You don’t have to be a farmer to enjoy a career in agriculture. That was the message that educators and company representatives at Agricenter International in Memphis, Tenn., presented to 300 FFA high school students from west Tennessee attending a field day at the facility in mid-September.

The students, from six FFA chapters in Shelby and Tipton counties, learned about careers available in vital agricultural support areas, such as irrigation, farm equipment, farm research, bio-genetics, nurseries, precision farming, greenhouse maintenance and others.

“The objective of the FFA field day is to show students that there are many career opportunities in agriculture. Many of the people who work for companies that supply or service farmers may not have an agriculture background,” said Bruce Kirksey, director of research for Agricenter.

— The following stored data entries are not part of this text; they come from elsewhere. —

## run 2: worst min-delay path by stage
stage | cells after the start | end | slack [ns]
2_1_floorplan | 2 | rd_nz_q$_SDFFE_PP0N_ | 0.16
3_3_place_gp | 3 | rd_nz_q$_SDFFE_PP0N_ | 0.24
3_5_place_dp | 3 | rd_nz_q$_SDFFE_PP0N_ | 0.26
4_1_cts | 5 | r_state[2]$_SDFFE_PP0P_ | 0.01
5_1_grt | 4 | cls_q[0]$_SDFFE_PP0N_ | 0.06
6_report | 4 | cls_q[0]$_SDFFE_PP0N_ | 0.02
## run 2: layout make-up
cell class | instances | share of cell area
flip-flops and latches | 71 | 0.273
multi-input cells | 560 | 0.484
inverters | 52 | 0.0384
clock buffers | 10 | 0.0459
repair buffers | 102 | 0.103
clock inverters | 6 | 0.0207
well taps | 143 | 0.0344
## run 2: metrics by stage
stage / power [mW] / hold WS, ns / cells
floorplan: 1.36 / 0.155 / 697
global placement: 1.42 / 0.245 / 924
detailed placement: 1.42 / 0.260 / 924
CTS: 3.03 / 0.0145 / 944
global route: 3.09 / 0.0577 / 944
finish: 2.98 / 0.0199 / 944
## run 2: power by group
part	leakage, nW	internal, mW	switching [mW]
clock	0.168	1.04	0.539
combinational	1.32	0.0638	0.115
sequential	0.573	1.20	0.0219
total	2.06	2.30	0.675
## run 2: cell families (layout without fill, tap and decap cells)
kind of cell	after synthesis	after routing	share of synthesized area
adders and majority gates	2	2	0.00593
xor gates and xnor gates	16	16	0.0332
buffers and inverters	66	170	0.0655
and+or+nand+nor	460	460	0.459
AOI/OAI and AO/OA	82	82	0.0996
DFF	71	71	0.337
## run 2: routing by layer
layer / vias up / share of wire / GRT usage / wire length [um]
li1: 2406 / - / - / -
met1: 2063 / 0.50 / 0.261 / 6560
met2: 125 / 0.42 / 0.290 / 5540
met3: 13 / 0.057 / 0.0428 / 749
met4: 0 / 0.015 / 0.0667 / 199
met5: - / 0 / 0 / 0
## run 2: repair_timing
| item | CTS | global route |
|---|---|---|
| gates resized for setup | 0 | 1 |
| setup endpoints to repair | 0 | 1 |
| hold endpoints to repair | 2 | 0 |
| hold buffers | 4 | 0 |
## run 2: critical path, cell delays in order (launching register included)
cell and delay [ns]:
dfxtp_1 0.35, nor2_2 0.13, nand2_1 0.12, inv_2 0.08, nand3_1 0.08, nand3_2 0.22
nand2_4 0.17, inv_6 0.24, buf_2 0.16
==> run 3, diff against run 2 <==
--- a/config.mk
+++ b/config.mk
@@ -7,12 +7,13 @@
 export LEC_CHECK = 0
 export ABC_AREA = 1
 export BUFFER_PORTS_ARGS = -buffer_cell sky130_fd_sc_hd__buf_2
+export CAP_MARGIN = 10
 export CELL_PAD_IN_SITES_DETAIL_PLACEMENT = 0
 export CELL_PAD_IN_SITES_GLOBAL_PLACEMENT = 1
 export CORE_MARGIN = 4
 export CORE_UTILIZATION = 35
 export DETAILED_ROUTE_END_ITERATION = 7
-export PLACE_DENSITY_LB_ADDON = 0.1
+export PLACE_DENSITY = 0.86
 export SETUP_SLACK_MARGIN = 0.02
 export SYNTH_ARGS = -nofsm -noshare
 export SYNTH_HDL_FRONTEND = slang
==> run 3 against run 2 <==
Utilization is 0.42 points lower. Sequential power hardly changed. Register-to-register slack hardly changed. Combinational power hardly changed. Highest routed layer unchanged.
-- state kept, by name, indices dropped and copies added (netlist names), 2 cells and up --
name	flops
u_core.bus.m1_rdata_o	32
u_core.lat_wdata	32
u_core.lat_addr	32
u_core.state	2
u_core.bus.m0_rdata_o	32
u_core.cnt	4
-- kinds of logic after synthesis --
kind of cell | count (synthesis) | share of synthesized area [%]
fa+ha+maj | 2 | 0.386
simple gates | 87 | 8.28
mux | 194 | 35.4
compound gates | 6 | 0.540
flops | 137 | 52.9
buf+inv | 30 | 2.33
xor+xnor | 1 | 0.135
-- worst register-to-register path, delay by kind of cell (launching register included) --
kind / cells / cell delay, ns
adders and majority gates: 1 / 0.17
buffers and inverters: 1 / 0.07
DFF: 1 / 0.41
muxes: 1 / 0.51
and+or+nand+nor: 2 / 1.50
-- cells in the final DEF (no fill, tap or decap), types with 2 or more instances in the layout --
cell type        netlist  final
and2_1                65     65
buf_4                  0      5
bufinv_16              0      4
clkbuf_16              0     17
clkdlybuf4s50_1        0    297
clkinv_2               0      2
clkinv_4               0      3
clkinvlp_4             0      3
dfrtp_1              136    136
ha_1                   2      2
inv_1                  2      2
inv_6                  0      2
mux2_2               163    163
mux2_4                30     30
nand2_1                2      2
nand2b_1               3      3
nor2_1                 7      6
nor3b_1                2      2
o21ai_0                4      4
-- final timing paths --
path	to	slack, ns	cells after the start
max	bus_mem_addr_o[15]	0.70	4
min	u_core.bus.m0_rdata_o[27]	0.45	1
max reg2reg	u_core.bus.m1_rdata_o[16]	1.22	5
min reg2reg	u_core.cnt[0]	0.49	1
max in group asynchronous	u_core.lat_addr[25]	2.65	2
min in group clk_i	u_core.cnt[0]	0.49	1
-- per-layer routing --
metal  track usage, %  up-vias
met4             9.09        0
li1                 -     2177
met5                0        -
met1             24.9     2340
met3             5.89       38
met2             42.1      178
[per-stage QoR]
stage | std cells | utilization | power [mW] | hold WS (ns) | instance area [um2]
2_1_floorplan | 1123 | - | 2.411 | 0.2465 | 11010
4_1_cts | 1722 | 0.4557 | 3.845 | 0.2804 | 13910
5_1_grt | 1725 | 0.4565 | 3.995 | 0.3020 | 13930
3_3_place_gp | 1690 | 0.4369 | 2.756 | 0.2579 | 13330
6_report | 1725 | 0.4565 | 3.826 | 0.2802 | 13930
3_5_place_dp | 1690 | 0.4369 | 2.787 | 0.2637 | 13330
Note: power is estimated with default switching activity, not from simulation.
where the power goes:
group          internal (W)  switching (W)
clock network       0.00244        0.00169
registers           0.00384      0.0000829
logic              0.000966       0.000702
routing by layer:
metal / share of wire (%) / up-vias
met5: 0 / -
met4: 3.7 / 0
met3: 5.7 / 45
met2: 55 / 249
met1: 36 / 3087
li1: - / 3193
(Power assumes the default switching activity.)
File: config.mk
export PLATFORM = sky130hd
export DESIGN_NAME = rv_buffer
export DESIGN_NICKNAME = d
export VERILOG_FILES = /design/src/rtl/rv_buffer.sv
export SDC_FILE = /design/constraint.sdc
export NUM_CORES = 1
export LEC_CHECK = 0
export BUFFER_PORTS_ARGS = -buffer_cell sky130_fd_sc_hd__buf_2
export CORE_MARGIN = 4
export CORE_UTILIZATION = 62
export CTS_BUF_LIST = sky130_fd_sc_hd__clkbuf_2 sky130_fd_sc_hd__clkbuf_4 sky130_fd_sc_hd__clkbuf_8
export CTS_CLUSTER_SIZE = 12
export DETAILED_ROUTE_END_ITERATION = 8
export PLACE_DENSITY = 0.84
export SETUP_SLACK_MARGIN = 0.15
export SYNTH_ARGS = -nofsm -noshare
export SYNTH_HDL_FRONTEND = slang
export SYNTH_SLANG_ARGS = --single-unit
File: constraint.sdc
create_clock -name clk -period 9.1 [get_ports clk]
set_clock_uncertainty 0.1 [all_clocks]
set_input_delay 0.455 -clock clk [delete_from_list [all_inputs] [get_ports clk]]
set_output_delay 0.455 -clock clk [all_outputs]
set_load 0.02 [all_outputs]
File: src/rtl/rv_buffer.sv
// rv_buffer: ready/valid FIFO buffer with occupancy FSM, one-cycle first-word latency and tx_done pulse.
// Optional feature: define RV_BUFFER_TXCOUNT_EN to enable the 32-bit output-transfer counter on tx_count.
module rv_buffer #(
  parameter int DATA_W = 64,
  parameter int DEPTH  = 4
) (
  input  logic                       clk,
  input  logic                       reset,
  input  logic                       in_valid,
  output logic                       in_ready,
  input  logic [DATA_W-1:0]          in_data,
  output logic                       out_valid,
  input  logic                       out_ready,
  output logic [DATA_W-1:0]          out_data,
  output logic                       tx_done,
  output logic [$clog2(DEPTH):0]     level,
  output logic [31:0]                tx_count,
  output logic [1:0]                 state_dbg
);

  // Handshake: a push is in_valid && in_ready and a pop is out_valid && out_ready,
  // both taken at the rising clk edge; in_ready and out_valid depend only on flops.

  localparam int PTR_W = $clog2(DEPTH);
  localparam int LVL_W = PTR_W + 1;

  typedef enum logic [1:0] {
    ST_EMPTY   = 2'd0,
    ST_PARTIAL = 2'd1,
    ST_FULL    = 2'd2
  } state_e;

  state_e             state_q, state_d;
  logic [LVL_W-1:0]   count_q, count_d;
  logic [PTR_W-1:0]   head_q, head_d;
  logic [PTR_W-1:0]   tail_q, tail_d;
  logic               tx_done_q, tx_done_d;
  logic               ready_en_q, ready_en_d;
  logic [DATA_W-1:0]  mem_q [DEPTH];

  logic push;
  logic pop;

  // ready_en_q keeps in_ready low during reset and raises it one edge after release.
  assign in_ready  = ready_en_q && (state_q != ST_FULL);
  assign out_valid = (state_q != ST_EMPTY);
  assign push      = in_valid && in_ready;
  assign pop       = out_valid && out_ready;
  assign out_data  = out_valid ? mem_q[head_q] : '0;
  assign tx_done   = tx_done_q;
  assign level     = count_q;
  assign state_dbg = state_q;

  always_comb begin
    state_d    = state_q;
    count_d    = count_q;
    head_d     = head_q;
    tail_d     = tail_q;
    tx_done_d  = pop;
    ready_en_d = 1'b1;

    if (push) tail_d = tail_q + PTR_W'(1);
    if (pop)  head_d = head_q + PTR_W'(1);

    case (state_q)
      ST_EMPTY: begin
        if (push) begin
          count_d = LVL_W'(1);
          state_d = ST_PARTIAL;
        end
      end
      ST_PARTIAL: begin
        if (push && !pop) begin
          count_d = count_q + LVL_W'(1);
          state_d = (count_q == LVL_W'(DEPTH - 1)) ? ST_FULL : ST_PARTIAL;
        end else if (pop && !push) begin
          count_d = count_q - LVL_W'(1);
          state_d = (count_q == LVL_W'(1)) ? ST_EMPTY : ST_PARTIAL;
        end
      end
      ST_FULL: begin
        if (pop) begin
          count_d = count_q - LVL_W'(1);
          state_d = ST_PARTIAL;
        end
      end
      default: begin
        state_d = ST_EMPTY;
        count_d = '0;
      end
    endcase
  end

  always_ff @(posedge clk or posedge reset) begin
    if (reset) begin
      state_q    <= ST_EMPTY;
      count_q    <= '0;
      head_q     <= '0;
      tail_q     <= '0;
      tx_done_q  <= 1'b0;
      ready_en_q <= 1'b0;
    end else begin
      state_q    <= state_d;
      count_q    <= count_d;
      head_q     <= head_d;
      tail_q     <= tail_d;
      tx_done_q  <= tx_done_d;
      ready_en_q <= ready_en_d;
    end
  end

  // Payload storage needs no reset: out_data is masked to zero while empty.
  always_ff @(posedge clk) begin
    if (push) mem_q[tail_q] <= in_data;
  end

`ifdef RV_BUFFER_TXCOUNT_EN
  logic [31:0] tx_count_q, tx_count_d;

  always_comb begin
    tx_count_d = tx_count_q;
    if (pop) tx_count_d = tx_count_q + 32'd1;
  end

  always_ff @(posedge clk or posedge reset) begin
    if (reset) tx_count_q <= 32'd0;
    else       tx_count_q <= tx_count_d;
  end

  assign tx_count = tx_count_q;
`else
  assign tx_count = 32'd0;
`endif

endmodule
===== src/rtl/team_06_edge_detect.sv =====
// team_06_edge_detect
// 1-bit rising-edge detector, one previous-sample register
module team_06_edge_detect (
  input  logic clk,
  input  logic rst,
  input  logic din,
  output logic rise
);

  logic prev_q;

  // remember last sampled level of the button
  always_ff @(posedge clk or negedge rst) begin
    if (!rst) prev_q <= 1'b0;
    else      prev_q <= din;
  end

  assign rise = din & ~prev_q;

endmodule


===== src/rtl/team_06_fsm.sv =====
// team_06_fsm
// talk/listen/mute control FSM with noise gate and effect select
module team_06_fsm
  import team_06_fsm_pkg::*;
#(
  parameter logic [7:0] NG_THRESHOLD = NG_THRESHOLD_DEF,
  parameter int         NUM_EFFECTS  = NUM_EFFECTS_DEF
) (
  input  logic       clk,
  input  logic       rst,
  input  logic [7:0] mic_aud,
  input  logic [7:0] spk_aud,
  input  logic       ng_en,
  input  logic       ptt_en,
  input  logic       effect,
  input  logic       mute,
  output logic [1:0] state,
  output logic       eff_en,
  output logic       vol_en,
  output logic [2:0] current_effect,
  output logic       mute_tog,
  output logic       noise_gate_tog
);

  localparam logic [2:0] EFF_LAST = 3'(NUM_EFFECTS - 1);

  state_t state_q;
  state_t state_d;
  logic   ng_rise;
  logic   eff_rise;
  logic   mute_rise;
  logic   mic_valid;

  team_06_edge_detect u_ng_ed (
    .clk  (clk),
    .rst  (rst),
    .din  (ng_en),
    .rise (ng_rise)
  );

  team_06_edge_detect u_eff_ed (
    .clk  (clk),
    .rst  (rst),
    .din  (effect),
    .rise (eff_rise)
  );

  team_06_edge_detect u_mute_ed (
    .clk  (clk),
    .rst  (rst),
    .din  (mute),
    .rise (mute_rise)
  );

  // toggle flags on their button edges
  always_ff @(posedge clk or negedge rst) begin
    if (!rst) begin
      mute_tog       <= 1'b0;
      noise_gate_tog <= 1'b0;
    end else begin
      if (mute_rise) mute_tog <= ~mute_tog;
      if (ng_rise)   noise_gate_tog <= ~noise_gate_tog;
    end
  end

  // effect slot advances in any state, wraps to slot 0
  always_ff @(posedge clk or negedge rst) begin
    if (!rst) begin
      current_effect <= 3'd0;
    end else if (eff_rise) begin
      if (current_effect == EFF_LAST)
        current_effect <= 3'd0;
      else
        current_effect <= current_effect + 3'd1;
    end
  end

  assign mic_valid = ~noise_gate_tog
                   | (mic_aud >= NG_THRESHOLD);

  // state register
  always_ff @(posedge clk or negedge rst) begin
    if (!rst) state_q <= IDLE;
    else      state_q <= state_d;
  end

  // next state: mute, then talk, then listen
  always_comb begin
    state_d = IDLE;
    if (mute_tog)
      state_d = MUTED;
    else if (ptt_en && mic_valid)
      state_d = TALK;
    else if (spk_aud != 8'd0)
      state_d = LISTEN;
  end

  // Moore outputs decoded from registered state
  always_comb begin
    eff_en = 1'b0;
    vol_en = 1'b0;
    unique case (state_q)
      TALK:   eff_en = (current_effect != 3'd0);
      LISTEN: vol_en = 1'b1;
      default: ;
    endcase
  end

  assign state = state_q;

endmodule
===== config.mk =====
export PLATFORM = sky130hd
export DESIGN_NAME = best_1ofn_cclut_pipe
export DESIGN_NICKNAME = d
export VERILOG_FILES = /design/src/rtl/cclut_sort_pkg.sv /design/src/rtl/best_2of2_cclut_node.sv /design/src/rtl/best_1ofn_cclut_pipe.sv
export SDC_FILE = /design/constraint.sdc
export NUM_CORES = 1
export LEC_CHECK = 0
export ABC_AREA = 1
export BUFFER_PORTS_ARGS = -buffer_cell sky130_fd_sc_hd__buf_2
export CORE_AREA = 10 10 197 199
export CTS_BUF_LIST = sky130_fd_sc_hd__clkbuf_16
export CTS_CLUSTER_SIZE = 20
export DETAILED_ROUTE_END_ITERATION = 8
export DIE_AREA = 0 0 207 209
export PLACE_DENSITY = 0.59
export SYNTH_ARGS = -nofsm -noshare
export SYNTH_HDL_FRONTEND = slang
export SYNTH_HIERARCHICAL = 1
export SYNTH_SLANG_ARGS = --single-unit

===== constraint.sdc =====
create_clock -name clock -period 1.8 [get_ports clock]
set_input_delay 0.36 -clock clock [delete_from_list [all_inputs] [get_ports clock]]
set_output_delay 0.36 -clock clock [all_outputs]
set_load 0.01 [all_outputs]

===== src/rtl/cclut_sort_pkg.sv =====
// Shared definitions for the ccLUT CLCT sorters: default widths, clog2, and the
// flat candidate record layout {prs, pat, cfeb_idx, key, carry} (carry in the LSBs).
package cclut_sort_pkg;

  localparam int unsigned DefaultMxpatb = 6;
  localparam int unsigned DefaultMxkeyb = 5;
  localparam int unsigned DefaultMxpatc = 11;

  function automatic int unsigned clog2(input int unsigned n);
    int unsigned r;
    int unsigned v;
    r = 0;
    v = (n > 0) ? n - 1 : 0;
    while (v > 0) begin
      v = v >> 1;
      r++;
    end
    return r;
  endfunction

  function automatic int unsigned rec_key_lsb(input int unsigned mxpatc);
    return mxpatc;
  endfunction

  function automatic int unsigned rec_idx_lsb(input int unsigned mxpatc, input int unsigned mxkeyb);
    return mxpatc + mxkeyb;
  endfunction

  function automatic int unsigned rec_pat_lsb(input int unsigned mxpatc, input int unsigned mxkeyb,
                                              input int unsigned mxcfebb);
    return mxpatc + mxkeyb + mxcfebb;
  endfunction

  // The prs (present) bit sits above pat so real channels always outrank pad leaves.
  function automatic int unsigned rec_prs_bit(input int unsigned mxpatc, input int unsigned mxkeyb,
                                              input int unsigned mxcfebb, input int unsigned mxpatb);
    return mxpatc + mxkeyb + mxcfebb + mxpatb;
  endfunction

endpackage
[src/rtl/compress_pkg.sv]
// Shared types and constants for the compressor code path.
// Code classes, their bit lengths and the packer FSM states.
package compress_pkg;

   localparam int TOTAL_BITS = 34;

   typedef enum logic [2:0] {
      ZZZZ = 3'b000,
      MMMM = 3'b001,
      ZZZX = 3'b010,
      MMMX = 3'b011,
      MMXX = 3'b100,
      XXXX = 3'b101
   } code_e;

   localparam logic [5:0] LEN_ZZZZ = 6'd2;
   localparam logic [5:0] LEN_MMMM = 6'd6;
   localparam logic [5:0] LEN_ZZZX = 6'd12;
   localparam logic [5:0] LEN_MMMX = 6'd16;
   localparam logic [5:0] LEN_MMXX = 6'd24;
   localparam logic [5:0] LEN_XXXX = 6'd34;

   typedef enum logic {
      S_RUN   = 1'b0,
      S_FLUSH = 1'b1
   } state_e;

endpackage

The tour included nine stops, on everything from electronics to research. Speakers included representatives from chemical and equipment companies, University of Tennessee Extension staff and Agricenter personnel.

Kirksey demonstrated Agricenter’s use of a recently-purchased Wintersteiger planter to precision-plant research plots for agricultural companies. “It has a computer system which allows us to plug in how many seeds we want to plant in each row. It’s set up on an RTK /GPS system, so not only does it drive straight, but it also knows exactly when to stop and start planting.”

Plot research is often one of the last stops for new technology, products and varieties before commercialization. The ability to test and evaluate these products under a number of environmental conditions can offer career opportunities for college graduates, Kirksey noted.

John Charles Wilson, Agricenter president, says hosting the FFA students is an effort “to open up their eyes to the opportunities in agriculture. We have one fellow who is a technician from Willie German Equipment Co., who helps farmers troubleshoot problems. These kinds of jobs are out there.”